秋篠宮家の長男・悠仁さまが9月6日、19歳の誕生日を迎え、皇室では40年ぶりとなる男性皇族の成年式に臨まれました。この歴史的な儀式は、奈良時代から1300年続く皇室の伝統「元服」を起源とし、父である秋篠宮さま以来の貴重な機会となりました。
宮内庁によると、悠仁さまは筑波大学生命環境学群生物学類で充実した学生生活を送られており、「基礎生物学実験」などの授業を履修し、授業の合間に緑地で生き物を観察するなど、豊かな自然の中でのキャンパスライフを楽しまれています。また、大学のバドミントンサークルに所属し、「宿舎祭」では友人とともに模擬店でベビーカステラを販売するなど、活発な交友関係を築かれているとのことです。
成年式当日の朝8時45分、秋篠宮邸で行われた「冠を賜うの儀」から一連の儀式が始まりました。悠仁さまはモーニングコート姿で天皇陛下の使者から成年用の冠を受け取られ、その後皇居・宮殿「春秋の間」で中心的な儀式である「加冠の儀」に臨まれました。
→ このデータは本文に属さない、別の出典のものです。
`src/core/sar_pkg.sv`:
```
// Constants and types for the serial port of the eight-channel converter.
package sar_pkg;
    localparam int RES_W = 12;
    localparam int CTRL_W = 8;
    localparam logic [4:0] FALL_FIRST = 5'h01;
    localparam logic [4:0] FALL_HOLD = 5'h04;
    localparam logic [4:0] FALL_LAST = 5'h10;
    localparam logic [4:0] FALL_TOP = 5'h10;
    localparam logic [3:0] RISE_CTRL_LAST = 4'h7;
    localparam logic [2:0] CHAN_RESET = 3'h0;
    localparam logic [RES_W-1:0] RESULT_RESET = 12'h000;

    // Layout of the channel select register.
    typedef struct packed {
        logic [1:0] ignored_hi;
        logic [2:0] chan_sel;
        logic [2:0] ignored_lo;
    } sar_ctrl_t;

    typedef enum logic [1:0] {
        PH_OFF = 2'b00,
        PH_TRACK = 2'b01,
        PH_HOLD = 2'b10
    } sar_phase_t;

    // Status seen by the analog side.
    typedef struct packed {
        logic power;
        logic track;
        logic hold;
    } sar_status_t;
endpackage

```
`src/core/sar_serial_port.sv`:
```
// Serial framing, control capture and result shifting of the converter.
`timescale 1ns/1ns
module sar_serial_port (
    // Clock and reset
    input wire logic MCLK_I,
    input wire logic RSTN_I,
    // Serial pins from the master
    input wire logic CS_N_I,
    input wire logic SCLK_I,
    input wire logic DIN_I,
    // Serial data output pin
    output logic DOUT_O,
    output logic DOUT_OE_O,
    // Converter core side
    input wire logic [sar_pkg::RES_W-1:0] RESULT_I,
    output logic [2:0] CHAN_SEL_O,
    output logic SAMPLE_O,
    output sar_pkg::sar_status_t STATUS_O
);
    // ****************************************
    // Pin synchronisers
    // ****************************************
    logic [1:0] cs_sync;
    logic [1:0] sclk_sync;
    logic [1:0] din_sync;
    logic cs_d;
    logic sclk_d;

    always_ff @(posedge MCLK_I or negedge RSTN_I) begin
        if (!RSTN_I) begin
            cs_sync <= 2'h3;
            sclk_sync <= 2'h0;
            din_sync <= 2'h0;
            cs_d <= 1'b1;
            sclk_d <= 1'b0;
        end else begin
            cs_sync <= {cs_sync[0], CS_N_I};
            sclk_sync <= {sclk_sync[0], SCLK_I};
            din_sync <= {din_sync[0], DIN_I};
            cs_d <= cs_sync[1];
            sclk_d <= sclk_sync[1];
        end
    end

    // ****************************************
    // Edge events
    // ****************************************
    // Only the second stage and its delayed copy feed the edge logic.
    logic frame;
    logic cs_fall;
    logic fall_tick;
    logic rise_tick;

    assign frame = !cs_sync[1];
    assign cs_fall = cs_d && !cs_sync[1];
    // A low clock at select fall counts as the first falling edge.
    assign fall_tick = frame && (cs_fall ? !sclk_sync[1] : (sclk_d && !sclk_sync[1]));
    assign rise_tick = frame && !cs_fall && !sclk_d && sclk_sync[1];

    // ****************************************
    // Conversion counters
    // ****************************************
    logic [4:0] fall_cnt;
    logic [4:0] next_fall_cnt;
    logic [3:0] rise_cnt;

    always_comb begin
        next_fall_cnt = fall_cnt;
        if (!frame) begin
            next_fall_cnt = 5'h00;
        end else if (cs_fall) begin
            next_fall_cnt = fall_tick ? sar_pkg::FALL_FIRST : 5'h00;
        end else if (fall_tick) begin
            // Wrap after the sixteenth fall gives back-to-back conversions.
            if (fall_cnt == sar_pkg::FALL_TOP || fall_cnt == 5'h00) begin
                next_fall_cnt = sar_pkg::FALL_FIRST;
            end else begin
                next_fall_cnt = fall_cnt + 5'h01;
            end
        end
    end

    always_ff @(posedge MCLK_I or negedge RSTN_I) begin
        if (!RSTN_I) begin
            fall_cnt <= 5'h00;
        end else begin
            fall_cnt <= next_fall_cnt;
        end
    end

    // Rising edges wrap every sixteen; the master keeps whole multiples.
    always_ff @(posedge MCLK_I or negedge RSTN_I) begin
        if (!RSTN_I) begin
            rise_cnt <= 4'h0;
        end else if (!frame || cs_fall) begin
            rise_cnt <= 4'h0;
        end else if (rise_tick) begin
            rise_cnt <= rise_cnt + 4'h1;
        end
    end

    // ****************************************
    // Control byte capture
    // ****************************************
    logic [sar_pkg::CTRL_W-1:0] ctrl_shift;
    sar_pkg::sar_ctrl_t next_ctrl;
    logic [2:0] pending_chan;

    assign next_ctrl = {ctrl_shift[sar_pkg::CTRL_W-2:0], din_sync[1]};

    always_ff @(posedge MCLK_I or negedge RSTN_I) begin
        if (!RSTN_I) begin
            ctrl_shift <= 8'h00;
            pending_chan <= sar_pkg::CHAN_RESET;
        end else if (rise_tick && rise_cnt <= sar_pkg::RISE_CTRL_LAST) begin
            ctrl_shift <= next_ctrl;
            if (rise_cnt == sar_pkg::RISE_CTRL_LAST) begin
                // Only the channel field is kept; the other bits have no effect.
                pending_chan <= next_ctrl.chan_sel;
            end
        end
    end

    // The new code takes effect at the start of the following conversion.
    always_ff @(posedge MCLK_I or negedge RSTN_I) begin
        if (!RSTN_I) begin
            CHAN_SEL_O <= sar_pkg::CHAN_RESET;
        end else if (fall_tick && next_fall_cnt == sar_pkg::FALL_FIRST) begin
            CHAN_SEL_O <= pending_chan;
        end
    end

    // ****************************************
    // Track, hold and power
    // ****************************************
    sar_pkg::sar_phase_t phase;
    sar_pkg::sar_phase_t next_phase;

    always_comb begin
        case (next_fall_cnt)
            5'h00: next_phase = sar_pkg::PH_OFF;
            5'h01, 5'h02, 5'h03: next_phase = sar_pkg::PH_TRACK;
            default: next_phase = sar_pkg::PH_HOLD;
        endcase
    end

    always_ff @(posedge MCLK_I or negedge RSTN_I) begin
        if (!RSTN_I) begin
            phase <= sar_pkg::PH_OFF;
            STATUS_O <= '0;
        end else begin
            phase <= next_phase;
            STATUS_O.track <= (next_phase == sar_pkg::PH_TRACK);
            STATUS_O.hold <= (next_phase == sar_pkg::PH_HOLD);
            // Down while deselected and between fall 16 and the next fall 1.
            STATUS_O.power <= frame && (next_fall_cnt != sar_pkg::FALL_LAST);
        end
    end

    // ****************************************
    // Result latch and serial output
    // ****************************************
    // The core hands over a straight binary code; it is sampled at hold entry.
    logic [sar_pkg::RES_W-1:0] result;
    logic [4:0] bit_idx;

    assign bit_idx = sar_pkg::FALL_TOP - next_fall_cnt;

    always_ff @(posedge MCLK_I or negedge RSTN_I) begin
        if (!RSTN_I) begin
            result <= sar_pkg::RESULT_RESET;
            SAMPLE_O <= 1'b0;
        end else begin
            SAMPLE_O <= fall_tick && next_fall_cnt == sar_pkg::FALL_HOLD;
            if (fall_tick && next_fall_cnt == sar_pkg::FALL_HOLD) begin
                result <= RESULT_I;
            end
        end
    end

    always_ff @(posedge MCLK_I or negedge RSTN_I) begin
        if (!RSTN_I) begin
            DOUT_O <= 1'b0;
            DOUT_OE_O <= 1'b0;
        end else begin
            DOUT_OE_O <= frame;
            if (!frame) begin
                DOUT_O <= 1'b0;
            end else if (fall_tick) begin
                if (next_fall_cnt <= sar_pkg::FALL_HOLD) begin
                    DOUT_O <= 1'b0;
                end else begin
                    DOUT_O <= result[bit_idx[3:0]];
                end
            end
        end
    end
endmodule

```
「加冠の儀」では、悠仁さまは浅黄色の「闕腋袍(けってきのほう)」という未成年用の装束に身を包み、菊の御紋があしらわれた「空頂黒幘(くうちょうこくさく)」という黒い額当てを着用されました。天皇皇后両陛下、秋篠宮ご夫妻、愛子さま、佳子さまをはじめとする皇族方が見守る中、侍従が額当てを外し、天皇陛下から授かった成年用の冠「燕尾纓(えんびのえい)」を着用される瞬間、静寂な空間に和鋏の「パチン、パチン」という音が響き渡りました。
成年皇族としての新たな決意を表明
加冠の儀を終えた悠仁さまは、両陛下の前に進まれ、「本日は成年式にあたり冠を賜り、誠にありがとうございました」と天皇陛下に感謝の言葉を述べられました。続けて天皇皇后両陛下には「天皇、皇后両陛下には、加冠の儀にご臨席を賜り、誠にありがとうございました」と丁寧に挨拶され、秋篠宮ご夫妻に対しては「成年皇族としての自覚を持ち、その役割を果たしてまいりたいと思います」と成年皇族としての決意を表明されました。
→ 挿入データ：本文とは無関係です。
`src/core/head_cmd_pkg.sv`:
```
// Package for the per-channel head maintenance command decoder.
// Assumes one clock domain; all values are shared by both design files.
package head_cmd_pkg;

  // ------------------------------------------------------------------
  // Command and response codes
  // ------------------------------------------------------------------
  localparam logic [15:0] CMD_IDLE    = 16'h0000;
  localparam logic [15:0] CMD_READ    = 16'h0002;
  localparam logic [15:0] CMD_RESTORE = 16'h1000;
  localparam logic [15:0] CMD_BACKUP  = 16'h1001;
  localparam logic [15:0] CMD_RESET   = 16'h8000;
  localparam logic [15:0] RSP_BUSY_RD = 16'h8002;

  // Reset kind selected by the start-address field.
  localparam logic [15:0] RST_SOFT    = 16'h0000;
  localparam logic [15:0] RST_VOLTAGE = 16'h0001;

  // ------------------------------------------------------------------
  // Sizes and timing
  // ------------------------------------------------------------------
  localparam int SET_WORDS   = 8;
  localparam int SET_AW      = 3;
  localparam int RESET_NS    = 100;
  localparam int CLK_NS      = 10;
  localparam int RESET_CYC   = (RESET_NS + CLK_NS - 1) / CLK_NS;
  localparam logic [15:0] ZERO16 = 16'h0000;

  // Request written by the host into output process data.
  typedef struct packed {
    logic [7:0]  loop_cnt;
    logic [15:0] cmd_code;
    logic [7:0]  head_addr;
    logic [7:0]  uid_len;
    logic [15:0] start_addr;
    logic [15:0] length;
  } request_t;

  // Answer shown to the host in input process data.
  typedef struct packed {
    logic [7:0]  loop_cnt;
    logic [15:0] rsp_code;
    logic [15:0] error_code;
    logic        tag_present;
    logic [15:0] read_data;
  } response_t;

  // Parameter word access toward the attached head.
  typedef struct packed {
    logic              we;
    logic              re;
    logic [SET_AW-1:0] addr;
    logic [15:0]       wdata;
  } head_access_t;

endpackage

```
`src/core/head_maint_cmd.sv`:
```
// Command decoder for one channel's process-data command interface.
// Assumes the request is stable while its code is nonzero and the head
// answers a parameter word read in the same cycle that the access stands.
//
// Function
// A restore command writes the stored backup into the head parameters.
// A backup command copies the head's current settings into storage.
// The stored backup survives a voltage reset of the interface.
// The host issues a backup before any restore.
// The host restores only into a head of matching type and firmware.
// The host uses backup and restore only on UHF configurations.
// Reset resets head and interface; start address 0 soft, 1 voltage.
// Reset clears input data, output data and the internal buffer.
// Backup, restore and reset answer with a code equal to the command.
// A read command is acknowledged at once with the busy-read code.
// A pending read waits for a tag in range and then runs.
// Unneeded fields of backup, restore and reset are ignored.
`timescale 1ns/10ps
module head_maint_cmd
  import head_cmd_pkg::*;
(
  input  wire logic         CLK,
  input  wire logic         RESET,
  input  wire request_t     REQ,
  input  wire logic         TAG_IN_RANGE,
  input  wire logic [15:0]  HEAD_RDATA,
  output head_access_t      HEAD_ACC,
  output logic              HEAD_SOFT_RST,
  output logic              HEAD_PWR_RST,
  output logic              CLEAR_PD,
  output response_t         RSP
);

  // ------------------------------------------------------------------
  // State
  // ------------------------------------------------------------------
  typedef enum logic [2:0] {
    ST_IDLE    = 3'b000,
    ST_BACKUP  = 3'b001,
    ST_RESTORE = 3'b010,
    ST_READ    = 3'b011,
    ST_RESET   = 3'b100,
    ST_DONE    = 3'b101
  } state_t;

  state_t          state, next_state;
  logic [SET_AW:0] idx, next_idx;
  logic [15:0]     last_cmd, next_last_cmd;
  logic            rst_kind, next_rst_kind;
  logic [7:0]      rcnt, next_rcnt;
  head_access_t    next_acc;
  response_t       next_rsp;
  logic            next_soft, next_pwr, next_clr;
  logic            st_we;
  logic [SET_AW-1:0] st_addr;
  logic [15:0]     st_rdata;

  // Backup memory; it carries no reset input.
  settings_store #(.WORDS(SET_WORDS), .AW(SET_AW)) u_store (
    .CLK   (CLK),
    .we    (st_we),
    .addr  (st_addr),
    .wdata (HEAD_RDATA),
    .rdata (st_rdata)
  );

  // Backup writes the word the head returned for the previous read.
  always_comb begin
    st_we   = (state == ST_BACKUP) && (idx != '0);
    st_addr = (state == ST_BACKUP) ? SET_AW'(idx - 1'b1)
                                   : idx[SET_AW-1:0];
  end

  // ------------------------------------------------------------------
  // Next-state logic
  // ------------------------------------------------------------------
  // A new command is recognised only when the code changes, so a held
  // request does not rerun; the host writes zero between commands.
  always_comb begin
    next_state    = state;
    next_idx      = idx;
    next_last_cmd = REQ.cmd_code;
    next_rst_kind = rst_kind;
    next_rcnt     = rcnt;
    next_acc      = '0;
    next_rsp      = RSP;
    next_soft     = 1'b0;
    next_pwr      = 1'b0;
    next_clr      = 1'b0;
    next_rsp.tag_present = TAG_IN_RANGE;
    next_rsp.loop_cnt    = REQ.loop_cnt;
    case (state)
      ST_IDLE: begin
        next_idx = '0;
        if (REQ.cmd_code != last_cmd) begin
          case (REQ.cmd_code)
            CMD_BACKUP: begin
              next_state = ST_BACKUP;
            end
            CMD_RESTORE: begin
              next_state = ST_RESTORE;
            end
            CMD_RESET: begin
              // Only the low bit of start address picks the kind.
              next_rst_kind = REQ.start_addr[0];
              next_state    = ST_RESET;
            end
            CMD_READ: begin
              next_rsp.rsp_code = RSP_BUSY_RD;
              next_state        = ST_READ;
            end
            default: begin
              next_rsp.rsp_code = REQ.cmd_code;
            end
          endcase
        end
      end
      ST_BACKUP: begin
        // Read head words one ahead of the store write.
        if (idx < (SET_AW+1)'(SET_WORDS)) begin
          next_acc.re   = 1'b1;
          next_acc.addr = idx[SET_AW-1:0];
        end
        next_idx = idx + 1'b1;
        if (idx == (SET_AW+1)'(SET_WORDS)) begin
          next_rsp.rsp_code = CMD_BACKUP;
          next_state        = ST_DONE;
        end
      end
      ST_RESTORE: begin
        // Store data lags address by one cycle.
        if (idx != '0) begin
          next_acc.we    = 1'b1;
          next_acc.addr  = SET_AW'(idx - 1'b1);
          next_acc.wdata = st_rdata;
        end
        next_idx = idx + 1'b1;
        if (idx == (SET_AW+1)'(SET_WORDS)) begin
          next_rsp.rsp_code = CMD_RESTORE;
          next_state        = ST_DONE;
        end
      end
      ST_READ: begin
        if (TAG_IN_RANGE) begin
          next_acc.re        = 1'b1;
          next_rsp.read_data = HEAD_RDATA;
          next_rsp.rsp_code  = CMD_READ;
          next_state         = ST_DONE;
        end
      end
      ST_RESET: begin
        next_soft = (rst_kind == RST_SOFT[0]);
        next_pwr  = (rst_kind == RST_VOLTAGE[0]);
        next_clr  = 1'b1;
        next_rcnt = rcnt + 1'b1;
        if (rcnt == 8'(RESET_CYC - 1)) begin
          next_rcnt            = '0;
          next_rsp.read_data   = ZERO16;
          next_rsp.error_code  = ZERO16;
          next_rsp.rsp_code    = CMD_RESET;
          next_state           = ST_DONE;
        end
      end
      ST_DONE: begin
        next_state = ST_IDLE;
      end
      default: begin
        next_state = ST_IDLE;
      end
    endcase
  end

  // Registers only; every output comes straight from a flip-flop.
  always_ff @(posedge CLK or posedge RESET) begin
    if (RESET) begin
      state         <= ST_IDLE;
      idx           <= '0;
      last_cmd      <= CMD_IDLE;
      rst_kind      <= 1'b0;
      rcnt          <= '0;
      HEAD_ACC      <= '0;
      RSP           <= '0;
      HEAD_SOFT_RST <= 1'b0;
      HEAD_PWR_RST  <= 1'b0;
      CLEAR_PD      <= 1'b0;
    end else begin
      state         <= next_state;
      idx           <= next_idx;
      last_cmd      <= next_last_cmd;
      rst_kind      <= next_rst_kind;
      rcnt          <= next_rcnt;
      HEAD_ACC      <= next_acc;
      RSP           <= next_rsp;
      HEAD_SOFT_RST <= next_soft;
      HEAD_PWR_RST  <= next_pwr;
      CLEAR_PD      <= next_clr;
    end
  end
endmodule

```
`src/core/settings_store.sv`:
```
// Backup store for head settings, written word by word.
// Assumes the contents survive RESET, standing for nonvolatile memory.
`timescale 1ns/10ps
module settings_store
  import head_cmd_pkg::*;
#(
  parameter int WORDS = SET_WORDS,
  parameter int AW    = SET_AW
) (
  input  wire logic          CLK,
  input  wire logic          we,
  input  wire logic [AW-1:0] addr,
  input  wire logic [15:0]   wdata,
  output logic      [15:0]   rdata
);

  // ------------------------------------------------------------------
  // Storage
  // ------------------------------------------------------------------
  logic [15:0] mem [WORDS];
  logic [15:0] next_rdata;

  // Combinational read; registered below.
  always_comb begin
    next_rdata = mem[addr];
  end

  // No reset here on purpose: a voltage reset must not lose the backup.
  always_ff @(posedge CLK) begin
    if (we) begin
      mem[addr] <= wdata;
    end
    rdata <= next_rdata;
  end

endmodule

```
`config.mk`:
```
export PLATFORM = sky130hd
export DESIGN_NAME = head_maint_cmd
export DESIGN_NICKNAME = d
export VERILOG_FILES = /design/src/core/head_cmd_pkg.sv /design/src/core/head_maint_cmd.sv /design/src/core/settings_store.sv
export SDC_FILE = /design/constraint.sdc
export NUM_CORES = 1
export LEC_CHECK = 0
export ABC_AREA = 1
export BUFFER_PORTS_ARGS = -buffer_cell sky130_fd_sc_hd__buf_2
export CAP_MARGIN = 5
export CORE_MARGIN = 3
export CORE_UTILIZATION = 40
export CTS_CLUSTER_SIZE = 8
export DETAILED_ROUTE_END_ITERATION = 16
export PLACE_DENSITY_LB_ADDON = 0.25
export SYNTH_ARGS = -nofsm -noshare
export SYNTH_HDL_FRONTEND = slang
export SYNTH_SLANG_ARGS = --single-unit
```
`constraint.sdc`:
```
create_clock -name CLK -period 2.7 [get_ports CLK]
set_clock_uncertainty 0.2 [all_clocks]
set_input_delay 0.27 -clock CLK [delete_from_list [all_inputs] [get_ports CLK]]
set_output_delay 0.27 -clock CLK [all_outputs]
set_load 0.02 [all_outputs]
```
==> flow_summary.json, run 1 <==
{
  "outcome": "finished clean",
  "rsz0062_at_grt": "false",
  "hold_violations": 0,
  "criticalPathCategory": "reg2reg",
  "worstPathArrival_ns": 2.34,
  "p_comb_share_pct": 37.9,
  "leakage_nw": 5.402,
  "drcViolationCount": 0,
  "period_needed_ns": 2.354,
  "grt_usage_pct": 17.25,
  "die_w_um": 163.3,
  "drive_gt1_share_pct": 24.70,
  "p_per_area_nw_per_um2": 1169,
  "path_clk_slew_ns": 0.05,
  "grt_pass1_vias": 6541,
  "diodes": 0,
  "numCtsBuffers": 36,
  "row_count": 56,
  "pwr-share-clk_pct": 27.6,
  "yosysUniqueCellTypes": 40,
  "clk_latency_ns": 0.50,
  "mostFrequentLayoutCells": "nand2_1, edfxtp_1, buf_2, dfrtp_1, nor2_1",
  "setup_violations": 0,
  "cts_tree": "built",
  "netlist.area_leader.share_pct": 38.82,
  "clock-root-buffer": "clkbuf_16",
  "postSynthCellCount": 893,
  "hpwlAfterDp_mm": 14.21,
  "drtPass1Iterations": 5,
  "grt_max_degree": 66,
  "grt_overflow": 0,
  "initial_utilization_pct": 41.44,
  "slew_headroom_pct": 59.33,
  "tightest_slew_ns": 0.6087,
  "finalInstanceArea_sq_um": 12340,
  "worstPathMaxFanout": 12,
  "yosysSeqAreaShare_pct": 66.57,
  "peakVddDrop_v": 0.0006889,
  "vias": 6694,
  "min_period_over_period_pct": 87.18,
  "drt_iter0_drc": 522,
  "total_power_mw": 14.42,
  "tns_ns": 0,
  "cts.sinks": 241,
  "switching_share_pct": 37.26,
  "fmax_mhz": 424.8,
  "syn_to_final_growth_pct": 24.58,
  "avgSynthCellArea_sq_um": 11.09,
  "slew_violations": 0,
  "final_common_cell": "nand2_1",
  "p_sw_mw": 5.373,
  "drtAntennaViolNets": 0,
  "core_area_sq_um": 23890,
  "cts_setup_buffers": 0,
  "ff2ff_setup_slack_ns": 0.35,
  "synthesis.area_sq_um": 9902,
  "intPower_mw": 9.046,
  "die_height_um": 163.3,
  "endpoint_kind": "flop",
  "wl_per_cell_um": 15.92,
  "portBuffers": 108,
  "viasPerCell": 4.714,
  "crit_required_ns": 2.69,
  "routabilityCongestion": 0.8164,
  "grt_pass1_wl_mm": 35.67,
  "yosysTopAreaCell": "edfxtp_1",
  "die_area_sq_um": 26680,
  "crit_path_start_kind": "flop",
  "ctsResizeCount": 0,
  "post_dp_cell_area_sq_um": 10890,
  "synth.area.top_cells": "edfxtp_1, dfrtp_1, nand2_1",
  "ys_seq_elements": 241,
  "p_seq_share_pct": 34.5,
  "cts.path.max_buffers": 3,
  "wirelength_mm": 22.60,
  "ios": 172,
  "maxCapViolCount": 0,
  "yosysWarnings": 0,
  "htreeDepth": 2,
  "finish.net_count": 1174,
  "hold_path_class": "in2async",
  "antenna_found_initial": 0
}
[registers in the layout (all words and copies together) (netlist names)]
| signal | flops |
|---|---|
| idx | 4 |
| CLEAR_PD | 1 |
| RSP | 41 |
| u_store.mem | 128 |
| HEAD_SOFT_RST | 1 |
| u_store.rdata | 16 |
| last_cmd | 16 |
| rcnt | 8 |
| HEAD_PWR_RST | 1 |
| state | 3 |
| HEAD_ACC | 21 |
| rst_kind | 1 |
この成年式により、悠仁さまは今後、新年一般参賀などの宮中行事や公務にも参加できるようになり、皇族としての活動の幅が大きく広がることになります。ただし、宮内庁関係者によると、大学生である間は学業を優先しながら、国内の行事を中心に活動の場を広げられるとしています。
成年式の意義について、宮内庁の西村泰彦長官は「男性皇族の成長に伴う通過儀礼の一つとして、皇室の伝統ある重要な儀式」と説明しており、皇室に詳しい名古屋大学の河西秀哉准教授は「将来天皇になる可能性も含めて国民にお披露目することを一つの目的にしている」と解説しています。
成年式を終えた悠仁さまは、今後も筑波大学での学業を継続しながら、皇位継承順位第2位として皇室の次世代を担う重要な存在として、国民の期待と注目を集めることになります。この40年ぶりの成年式は、長い皇室の伝統が現代に受け継がれる貴重な瞬間として、多くの国民に深い印象を残しました。